To Fight Coronavirus, Distilleries, Brewers And Monasteries Start Making Hand Sanitizer

by Thin Lei Win

From gin distillers to monasteries, businesses are turning their hands to make hand sanitizer for people most in need and for charities to help stem the spread of coronavirus.

Here are five ways that businesses aiming for social good have changed their operations to produce hand gel as supplies sell out globally:

  1. Alcohol makers brew up a good cause

Distilleries and brewers around the world are now making hand sanitizers, giving them away directly to vulnerable populations or indirectly by raising funds for charity.

The world’s largest distiller Diageo, maker of Johnnie  Walker, Smirnoff and Baileys, also said it would donate up to 2 million litres of alcohol – enough to make 8 million 250ml bottles of sanitizers – to partners globally.

The Distilled Spirits Council of the United States has launched an online portal to help hundreds of distillers who are producing hand sanitizer to distribute to the needy.

Distilleries can make sanitizers by mixing very pure alcohol with glycerol and hydrogen peroxide, in line with a formula recommended by the World Health Organization (WHO).


  1. Beauty companies make up a new formula

French Luxury conglomerate LVMH, home to brands such as Christian Dior, Louis Vuitton and Marc Jacobs, switched its perfume and cosmetics facilities to make hydroalcoholic gel to be given free to public authorities and a university hospital trust in Paris.

On a smaller scale, Pai, an organic skincare company based in West London, developed a formula for hand sanitizer in its laboratories and is giving a tube of its Acton Spirit Hand Sanitizing Gel to local schools, nurseries and charities for every tube bought online.

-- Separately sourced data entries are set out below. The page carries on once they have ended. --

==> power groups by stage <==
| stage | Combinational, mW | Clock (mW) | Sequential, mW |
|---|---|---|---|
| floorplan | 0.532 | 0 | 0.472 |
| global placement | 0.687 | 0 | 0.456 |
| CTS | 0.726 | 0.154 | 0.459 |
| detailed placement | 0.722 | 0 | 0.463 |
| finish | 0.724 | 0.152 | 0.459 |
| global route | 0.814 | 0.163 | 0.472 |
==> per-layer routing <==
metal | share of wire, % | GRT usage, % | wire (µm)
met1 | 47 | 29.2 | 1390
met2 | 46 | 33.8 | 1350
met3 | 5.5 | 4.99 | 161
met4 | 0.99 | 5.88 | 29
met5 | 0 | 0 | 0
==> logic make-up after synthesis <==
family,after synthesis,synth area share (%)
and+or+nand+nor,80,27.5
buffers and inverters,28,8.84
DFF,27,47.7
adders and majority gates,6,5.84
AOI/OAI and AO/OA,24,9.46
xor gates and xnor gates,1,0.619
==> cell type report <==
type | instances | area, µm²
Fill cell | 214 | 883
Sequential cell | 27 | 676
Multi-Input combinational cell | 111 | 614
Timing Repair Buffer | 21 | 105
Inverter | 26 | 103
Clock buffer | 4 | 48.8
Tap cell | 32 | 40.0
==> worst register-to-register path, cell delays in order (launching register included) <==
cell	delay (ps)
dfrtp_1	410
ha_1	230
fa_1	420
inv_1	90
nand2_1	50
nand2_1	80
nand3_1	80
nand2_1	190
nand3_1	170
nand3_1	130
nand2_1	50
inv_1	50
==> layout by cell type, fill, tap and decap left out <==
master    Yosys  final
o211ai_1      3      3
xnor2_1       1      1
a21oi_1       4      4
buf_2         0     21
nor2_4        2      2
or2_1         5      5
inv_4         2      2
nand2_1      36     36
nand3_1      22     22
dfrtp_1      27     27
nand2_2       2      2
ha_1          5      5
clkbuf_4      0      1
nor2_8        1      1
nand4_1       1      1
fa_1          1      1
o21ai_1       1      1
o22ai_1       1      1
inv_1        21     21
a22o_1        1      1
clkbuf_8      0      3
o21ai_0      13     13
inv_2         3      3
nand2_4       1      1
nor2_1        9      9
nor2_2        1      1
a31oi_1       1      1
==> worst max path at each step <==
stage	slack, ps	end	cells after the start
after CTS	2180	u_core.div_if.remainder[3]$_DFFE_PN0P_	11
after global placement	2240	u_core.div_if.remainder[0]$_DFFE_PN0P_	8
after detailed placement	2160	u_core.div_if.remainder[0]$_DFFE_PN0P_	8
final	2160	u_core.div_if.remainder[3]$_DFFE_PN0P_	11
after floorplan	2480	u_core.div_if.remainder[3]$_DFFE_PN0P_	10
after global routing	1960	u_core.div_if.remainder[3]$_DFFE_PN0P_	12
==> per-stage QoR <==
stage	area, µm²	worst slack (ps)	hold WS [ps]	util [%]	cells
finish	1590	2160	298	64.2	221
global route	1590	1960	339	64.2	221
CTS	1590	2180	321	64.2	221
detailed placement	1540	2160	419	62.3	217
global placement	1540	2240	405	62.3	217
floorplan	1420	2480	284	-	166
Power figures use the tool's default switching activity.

  1. Universities devise new hand sanitizers

With hand sanitizer a rare sight in the mountainous region of Gilgit-Baltistan in Pakistan, the chemistry department of the University of Baltistan came up with a product using the WHO formula, but with a twist.

The organic sanitizer uses a local herb called tumuru, and is being distributed free to the health department and law enforcement personnel, Shafqat Hussain, head of the department, told the Thomson Reuters Foundation.

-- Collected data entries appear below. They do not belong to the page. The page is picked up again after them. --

**src/rtl/program_loader_if.sv**
```systemverilog
// rtl/program_loader_if.sv - byte-stream input and RAM port A write bus of the program loader
interface program_loader_if #(
    parameter int ADDR_W = 10,
    parameter int DATA_W = 16
) ();
    logic              in_valid;
    logic [7:0]        in_data;
    logic              in_ready;
    logic              ena;
    logic              wea;
    logic [ADDR_W-1:0] addra;
    logic [DATA_W-1:0] dia;

    modport master (
        output in_valid, in_data,
        input  in_ready, ena, wea, addra, dia
    );

    modport slave (
        input  in_valid, in_data,
        output in_ready, ena, wea, addra, dia
    );
endinterface

```
**src/rtl/program_loader.sv**
```systemverilog
// rtl/program_loader.sv - framed byte-stream loader that fills program RAM and releases the CPU
module program_loader #(
    parameter int         ADDR_W    = 10,
    parameter int         DATA_W    = 16,
    parameter logic [7:0] SYNC_BYTE = 8'hA5
) (
    input  logic clka,
    input  logic rst,
    program_loader_if.slave bus,
    output logic busy,
    output logic done,
    output logic error,
    output logic cpu_rst
);
    typedef enum logic [3:0] {
        S_IDLE, S_ADDR_H, S_ADDR_L, S_CNT_H, S_CNT_L,
        S_DATA_H, S_DATA_L, S_WRITE, S_CHK, S_DONE, S_ERROR
    } state_t;

    localparam logic [16:0] CNT_MAX = 17'(2 ** ADDR_W);

    state_t            r_state;
    state_t            w_next;
    logic [7:0]        r_hi;
    logic [7:0]        r_chk;
    logic [15:0]       r_cnt;
    logic [ADDR_W-1:0] r_addr;
    logic [ADDR_W-1:0] r_addra;
    logic [DATA_W-1:0] r_dia;
    logic              w_ready;
    logic              w_accept;
    logic [15:0]       w_word;

    // in_ready is gated by rst directly so it drops the moment reset asserts
    assign w_ready  = (r_state != S_WRITE) && !rst;
    assign w_accept = bus.in_valid && w_ready;
    assign w_word   = {r_hi, bus.in_data};

    assign bus.in_ready = w_ready;
    assign bus.ena      = (r_state == S_WRITE);
    assign bus.wea      = (r_state == S_WRITE);
    assign bus.addra    = r_addra;
    assign bus.dia      = r_dia;

    assign busy    = !(r_state == S_IDLE || r_state == S_DONE || r_state == S_ERROR);
    assign done    = (r_state == S_DONE);
    assign error   = (r_state == S_ERROR);
    assign cpu_rst = (r_state != S_DONE);

    always_ff @(posedge clka or posedge rst) begin
        if (rst) begin
            r_state <= S_IDLE;
        end else begin
            r_state <= w_next;
        end
    end

    always_comb begin
        w_next = r_state;
        case (r_state)
            S_IDLE, S_DONE, S_ERROR: if (w_accept && bus.in_data == SYNC_BYTE) w_next = S_ADDR_H;
            S_ADDR_H: if (w_accept) w_next = S_ADDR_L;
            S_ADDR_L: if (w_accept) w_next = S_CNT_H;
            S_CNT_H:  if (w_accept) w_next = S_CNT_L;
            S_CNT_L: begin
                if (w_accept) begin
                    if ({1'b0, w_word} > CNT_MAX)  w_next = S_ERROR;
                    else if (w_word == 16'd0)      w_next = S_CHK;
                    else                           w_next = S_DATA_H;
                end
            end
            S_DATA_H: if (w_accept) w_next = S_DATA_L;
            S_DATA_L: if (w_accept) w_next = S_WRITE;
            S_WRITE:  w_next = (r_cnt == 16'd1) ? S_CHK : S_DATA_H;
            S_CHK: begin
                if (w_accept) w_next = (bus.in_data == r_chk) ? S_DONE : S_ERROR;
            end
            default:  w_next = S_IDLE;
        endcase
    end

    always_ff @(posedge clka or posedge rst) begin
        if (rst) begin
            r_hi    <= '0;
            r_chk   <= '0;
            r_cnt   <= '0;
            r_addr  <= '0;
            r_addra <= '0;
            r_dia   <= '0;
        end else if (r_state == S_WRITE) begin
            r_addr <= r_addr + 1'b1;
            r_cnt  <= r_cnt - 16'd1;
        end else if (w_accept) begin
            case (r_state)
                S_IDLE, S_DONE, S_ERROR: if (bus.in_data == SYNC_BYTE) r_chk <= '0;
                S_ADDR_H, S_CNT_H, S_DATA_H: begin
                    r_hi  <= bus.in_data;
                    r_chk <= r_chk ^ bus.in_data;
                end
                S_ADDR_L: begin
                    r_addr <= w_word[ADDR_W-1:0];
                    r_chk  <= r_chk ^ bus.in_data;
                end
                S_CNT_L: begin
                    r_cnt <= w_word;
                    r_chk <= r_chk ^ bus.in_data;
                end
                // Present address and data now so they are stable through the WRITE cycle
                S_DATA_L: begin
                    r_addra <= r_addr;
                    r_dia   <= w_word;
                    r_chk   <= r_chk ^ bus.in_data;
                end
                default: ;
            endcase
        end
    end
endmodule
```
**src/flat_wrapper.sv**
```systemverilog
// flat-port wrapper written by rule: the top's interface ports become plain ports
module program_loader_flat 
#(
    parameter int         ADDR_W    = 10,
    parameter int         DATA_W    = 16,
    parameter logic [7:0] SYNC_BYTE = 8'hA5
)
  (clka, rst, busy, done, error, cpu_rst, bus_in_valid, bus_in_data, bus_in_ready, bus_ena, bus_wea, bus_addra, bus_dia);
  program_loader_if #(.ADDR_W(ADDR_W), .DATA_W(DATA_W)) bus_i ();
  input  logic clka;
  input  logic rst;
  output logic busy;
  output logic done;
  output logic error;
  output logic cpu_rst;
  input wire logic [$bits(bus_i.in_valid)-1:0] bus_in_valid;
  input wire logic [$bits(bus_i.in_data)-1:0] bus_in_data;
  output wire logic [$bits(bus_i.in_ready)-1:0] bus_in_ready;
  output wire logic [$bits(bus_i.ena)-1:0] bus_ena;
  output wire logic [$bits(bus_i.wea)-1:0] bus_wea;
  output wire logic [$bits(bus_i.addra)-1:0] bus_addra;
  output wire logic [$bits(bus_i.dia)-1:0] bus_dia;
  assign bus_i.in_valid = bus_in_valid;
  assign bus_i.in_data = bus_in_data;
  assign bus_in_ready = bus_i.in_ready;
  assign bus_ena = bus_i.ena;
  assign bus_wea = bus_i.wea;
  assign bus_addra = bus_i.addra;
  assign bus_dia = bus_i.dia;
  program_loader #(.ADDR_W(ADDR_W), .DATA_W(DATA_W), .SYNC_BYTE(SYNC_BYTE)) u_core (.clka(clka), .rst(rst), .bus(bus_i), .busy(busy), .done(done), .error(error), .cpu_rst(cpu_rst));
endmodule
```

Meanwhile, in Sweden, chemists at Stockholm University are also making sanitizer, some of it with ethanol donated by the Swedish Museum of Natural History.

  1. Corporations and governments filling the need.

British chemical giant INEOS said in a statement it would build a factory in northeast England in 10 days to produce 1 million bottles per month to supply for free to hospitals. A similar plant would be built in Germany, it said.

The state of New York, the worst hit by coronavirus so far in the United States, said it would produce up to 100,000 gallons of hand sanitizer per week to distribute free to “most impacted and high-risk communities and state agencies”.

  1. Monks lending a helping hand

The black-robed clerics at the Orthodox Church of Ukraine, one of the country’s oldest monasteries, are producing hand sanitizers in their 11th-century Vydubychi complex for the poor and needy.

Wearing purple disposable gloves, they fill up hundreds of bottles with clear liquid and send them to destinations all over the country, from Odessa in the south to Mariupol in the east.